A premiação fez parte da 11ª Feira Internacional do Livro, evento promovido pela Fundação Cultural de Foz de Iguaçu.
Criado em 1991, nesta edição o concurso teve 1.075 obras inscritas, entre contos e poesias.
A primeira colocação no concurso foi garantida pelo poema “Lázaro, o cerrado e a profecia”.
Na categoria poesia, o texto de Dangió superou outras 540 obras de poetas de vários estados brasileiros e países como Bolívia, Colômbia, Uruguai, Argentina, Cuba, Portugal, Espanha, Itália, Inglaterra, Alemanha, Holanda e Japão.
Como prêmio ele recebeu R$ 1,5 mil e seu poema será publicado num e-book.
“Me surpreendi com o resultado, fiquei ainda mais emocionado no momento em que um grupo de teatro encenou o meu poema no momento da declaração do vencedor”, relatou Dangió.
‘INSPIRADOR’
A obra foi produzida por Dangió em 2013 e declamada num sarau em homenagem ao seu amigo Lázaro Aparecido Carneiro, mais conhecido como “poeta do cerrado”.
Carneiro viu a destruição de parte do cerrado regional logo no final da década de 60.
“Ele era colono de fazenda e foi expulso para a zona urbana pela chegada da cultura da cana-de-açúcar”, disse Dangió. “Eu posso falar com orgulho que o Lázaro foi o meu muso inspirador”, disse o membro da ABL.
Ótima estreia
Esse foi o primeiro concurso que o autor participou. O premiado disse que não gosta de participar de concursos literários.
“Poemas e contos são analisados por uma banca examinadora e cada uma possui suas próprias avaliações. Isso nunca me deixou confortável, porém, esse concurso específico me chamou a atenção pelo rigor técnico”, explicou.
O presidente da ABL, Joaquim Simões Filho, analisou que a banca examinadora que conferiu o prêmio a Dangió foi muito competente.

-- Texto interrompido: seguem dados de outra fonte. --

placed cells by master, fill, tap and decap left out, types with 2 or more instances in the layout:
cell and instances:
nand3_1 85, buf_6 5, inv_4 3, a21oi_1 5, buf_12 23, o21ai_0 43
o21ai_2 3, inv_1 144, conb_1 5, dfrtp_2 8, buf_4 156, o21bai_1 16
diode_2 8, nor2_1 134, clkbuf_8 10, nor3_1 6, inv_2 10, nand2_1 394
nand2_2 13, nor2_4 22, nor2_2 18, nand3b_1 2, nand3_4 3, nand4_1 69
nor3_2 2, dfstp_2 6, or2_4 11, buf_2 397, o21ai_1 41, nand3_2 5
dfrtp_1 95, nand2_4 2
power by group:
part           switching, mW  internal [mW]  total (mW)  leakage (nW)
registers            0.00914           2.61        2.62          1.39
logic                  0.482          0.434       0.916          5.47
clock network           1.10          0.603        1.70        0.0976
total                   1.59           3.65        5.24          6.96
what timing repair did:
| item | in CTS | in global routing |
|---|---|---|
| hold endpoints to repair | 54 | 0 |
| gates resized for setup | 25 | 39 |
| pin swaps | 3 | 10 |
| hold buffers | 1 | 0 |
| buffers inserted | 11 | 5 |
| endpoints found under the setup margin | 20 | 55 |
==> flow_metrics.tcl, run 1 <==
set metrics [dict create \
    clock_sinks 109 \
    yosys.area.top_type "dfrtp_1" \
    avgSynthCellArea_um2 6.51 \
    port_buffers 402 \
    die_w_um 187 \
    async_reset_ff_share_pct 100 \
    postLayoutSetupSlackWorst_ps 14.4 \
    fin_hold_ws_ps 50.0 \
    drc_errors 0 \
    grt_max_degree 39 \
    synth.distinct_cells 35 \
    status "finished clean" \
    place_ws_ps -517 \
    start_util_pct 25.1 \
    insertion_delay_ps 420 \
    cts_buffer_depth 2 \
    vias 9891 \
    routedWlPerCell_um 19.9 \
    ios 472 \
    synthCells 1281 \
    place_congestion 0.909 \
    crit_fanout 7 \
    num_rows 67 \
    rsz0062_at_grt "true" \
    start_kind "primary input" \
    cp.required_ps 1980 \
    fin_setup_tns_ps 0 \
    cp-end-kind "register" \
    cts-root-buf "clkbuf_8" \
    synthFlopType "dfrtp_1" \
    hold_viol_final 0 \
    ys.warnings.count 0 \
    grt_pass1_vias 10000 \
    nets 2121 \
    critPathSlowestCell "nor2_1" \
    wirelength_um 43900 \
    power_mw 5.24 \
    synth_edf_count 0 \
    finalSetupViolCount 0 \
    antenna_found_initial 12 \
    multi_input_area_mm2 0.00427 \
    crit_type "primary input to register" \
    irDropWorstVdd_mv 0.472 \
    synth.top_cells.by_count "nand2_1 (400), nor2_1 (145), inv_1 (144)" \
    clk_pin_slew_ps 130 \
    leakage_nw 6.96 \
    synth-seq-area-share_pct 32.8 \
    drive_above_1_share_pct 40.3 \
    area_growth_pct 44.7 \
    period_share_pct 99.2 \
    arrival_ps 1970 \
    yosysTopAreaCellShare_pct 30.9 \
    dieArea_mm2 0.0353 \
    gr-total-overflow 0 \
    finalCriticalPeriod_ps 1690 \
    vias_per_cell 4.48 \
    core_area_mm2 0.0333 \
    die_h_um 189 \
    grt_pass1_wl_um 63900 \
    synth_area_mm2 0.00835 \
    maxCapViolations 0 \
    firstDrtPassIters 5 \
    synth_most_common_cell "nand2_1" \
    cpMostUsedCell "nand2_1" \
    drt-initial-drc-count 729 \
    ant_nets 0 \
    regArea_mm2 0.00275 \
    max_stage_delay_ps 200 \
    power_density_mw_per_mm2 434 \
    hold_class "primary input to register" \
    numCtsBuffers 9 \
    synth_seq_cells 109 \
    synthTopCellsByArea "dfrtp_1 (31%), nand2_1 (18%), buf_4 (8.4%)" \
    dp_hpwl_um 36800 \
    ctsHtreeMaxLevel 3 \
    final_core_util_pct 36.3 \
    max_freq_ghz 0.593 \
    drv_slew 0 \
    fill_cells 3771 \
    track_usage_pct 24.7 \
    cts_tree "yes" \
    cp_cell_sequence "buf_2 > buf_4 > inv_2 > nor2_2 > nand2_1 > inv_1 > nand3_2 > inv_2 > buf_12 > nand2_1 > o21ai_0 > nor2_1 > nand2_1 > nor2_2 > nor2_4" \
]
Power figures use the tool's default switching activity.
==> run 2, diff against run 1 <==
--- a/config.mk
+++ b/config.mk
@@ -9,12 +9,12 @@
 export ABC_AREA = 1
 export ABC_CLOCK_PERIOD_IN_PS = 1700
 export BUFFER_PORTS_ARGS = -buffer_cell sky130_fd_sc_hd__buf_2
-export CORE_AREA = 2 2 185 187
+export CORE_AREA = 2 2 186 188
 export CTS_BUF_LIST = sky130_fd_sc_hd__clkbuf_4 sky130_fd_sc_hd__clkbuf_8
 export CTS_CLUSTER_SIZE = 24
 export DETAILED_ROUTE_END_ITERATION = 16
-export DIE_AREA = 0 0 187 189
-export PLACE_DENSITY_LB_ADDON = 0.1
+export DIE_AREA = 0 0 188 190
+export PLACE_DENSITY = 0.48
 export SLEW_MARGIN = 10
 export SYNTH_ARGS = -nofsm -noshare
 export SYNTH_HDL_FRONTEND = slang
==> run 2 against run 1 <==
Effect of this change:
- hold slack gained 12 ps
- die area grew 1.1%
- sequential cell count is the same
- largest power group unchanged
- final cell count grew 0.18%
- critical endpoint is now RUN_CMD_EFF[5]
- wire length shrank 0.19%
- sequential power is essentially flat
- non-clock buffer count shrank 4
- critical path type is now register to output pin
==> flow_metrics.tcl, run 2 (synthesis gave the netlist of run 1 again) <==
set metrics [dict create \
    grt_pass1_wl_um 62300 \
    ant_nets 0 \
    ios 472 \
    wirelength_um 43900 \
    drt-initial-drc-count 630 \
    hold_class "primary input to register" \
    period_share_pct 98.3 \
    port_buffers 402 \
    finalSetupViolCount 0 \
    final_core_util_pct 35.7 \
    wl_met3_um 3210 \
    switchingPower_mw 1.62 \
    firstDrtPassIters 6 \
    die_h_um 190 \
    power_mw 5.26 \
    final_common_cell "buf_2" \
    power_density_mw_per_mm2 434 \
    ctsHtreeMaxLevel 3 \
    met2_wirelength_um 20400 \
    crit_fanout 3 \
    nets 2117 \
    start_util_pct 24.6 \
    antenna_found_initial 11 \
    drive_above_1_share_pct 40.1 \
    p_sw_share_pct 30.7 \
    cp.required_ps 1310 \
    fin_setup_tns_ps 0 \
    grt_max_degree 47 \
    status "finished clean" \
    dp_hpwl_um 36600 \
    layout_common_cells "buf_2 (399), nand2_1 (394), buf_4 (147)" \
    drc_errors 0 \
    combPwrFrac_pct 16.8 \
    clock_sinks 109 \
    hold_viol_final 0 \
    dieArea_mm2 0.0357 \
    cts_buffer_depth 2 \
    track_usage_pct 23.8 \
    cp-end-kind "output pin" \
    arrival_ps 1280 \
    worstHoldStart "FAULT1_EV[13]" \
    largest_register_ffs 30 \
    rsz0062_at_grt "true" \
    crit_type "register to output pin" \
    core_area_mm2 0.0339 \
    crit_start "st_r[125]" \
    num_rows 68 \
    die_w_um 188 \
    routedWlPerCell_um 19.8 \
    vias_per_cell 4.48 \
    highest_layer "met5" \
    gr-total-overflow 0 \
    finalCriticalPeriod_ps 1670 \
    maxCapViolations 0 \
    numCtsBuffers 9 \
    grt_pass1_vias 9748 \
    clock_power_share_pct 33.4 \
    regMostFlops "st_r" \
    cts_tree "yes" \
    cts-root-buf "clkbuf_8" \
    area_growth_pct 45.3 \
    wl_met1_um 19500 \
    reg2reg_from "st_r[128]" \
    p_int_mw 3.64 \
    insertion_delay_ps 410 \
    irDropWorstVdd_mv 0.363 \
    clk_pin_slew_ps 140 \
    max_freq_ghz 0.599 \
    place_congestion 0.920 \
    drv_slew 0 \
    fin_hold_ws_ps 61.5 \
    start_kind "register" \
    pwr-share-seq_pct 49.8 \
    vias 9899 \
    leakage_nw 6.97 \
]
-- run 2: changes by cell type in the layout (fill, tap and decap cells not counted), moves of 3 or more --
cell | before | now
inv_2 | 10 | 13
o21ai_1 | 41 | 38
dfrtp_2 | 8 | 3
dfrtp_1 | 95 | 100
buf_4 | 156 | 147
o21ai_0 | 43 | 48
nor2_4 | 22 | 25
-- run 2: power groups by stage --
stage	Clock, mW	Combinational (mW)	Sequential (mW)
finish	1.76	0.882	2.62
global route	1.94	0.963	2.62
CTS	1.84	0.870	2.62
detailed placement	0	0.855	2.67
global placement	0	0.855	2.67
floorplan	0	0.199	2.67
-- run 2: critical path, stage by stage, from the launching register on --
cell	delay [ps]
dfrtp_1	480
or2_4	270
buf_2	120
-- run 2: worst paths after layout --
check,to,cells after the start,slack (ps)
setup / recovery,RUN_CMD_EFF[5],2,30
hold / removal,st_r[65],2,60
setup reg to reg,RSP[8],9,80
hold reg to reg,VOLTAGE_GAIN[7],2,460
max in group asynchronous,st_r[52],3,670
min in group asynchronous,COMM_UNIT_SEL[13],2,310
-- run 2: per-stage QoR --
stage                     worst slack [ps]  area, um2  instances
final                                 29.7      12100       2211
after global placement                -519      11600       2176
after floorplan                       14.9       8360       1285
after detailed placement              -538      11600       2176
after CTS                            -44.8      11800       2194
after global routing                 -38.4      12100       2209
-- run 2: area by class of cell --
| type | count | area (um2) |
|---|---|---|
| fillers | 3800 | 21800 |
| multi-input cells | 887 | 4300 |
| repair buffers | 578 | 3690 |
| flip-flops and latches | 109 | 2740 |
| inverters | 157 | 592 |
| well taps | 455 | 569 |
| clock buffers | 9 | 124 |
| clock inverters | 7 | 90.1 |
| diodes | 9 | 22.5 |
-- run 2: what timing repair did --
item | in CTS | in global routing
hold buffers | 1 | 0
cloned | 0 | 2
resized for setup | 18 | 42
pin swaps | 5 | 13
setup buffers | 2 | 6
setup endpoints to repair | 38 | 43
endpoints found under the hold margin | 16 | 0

“Li o poema dele e o que me surpreendeu foi a linguagem. Ele usou a significante em função do significado”.
O ESCRITOR
Dangió começou a escrever na juventude. “Eu viajo bastante, gosto de contato com a natureza e principalmente com pessoas mais velhas do que eu”. Sua predileção são crônicas. Dentre suas publicações está “O Andarilho – Poemas e Cenas da Vida Moderna (contos e crônicas)”. E ele está em plena produção do quarto livro, intitulado “Minha Tribo”.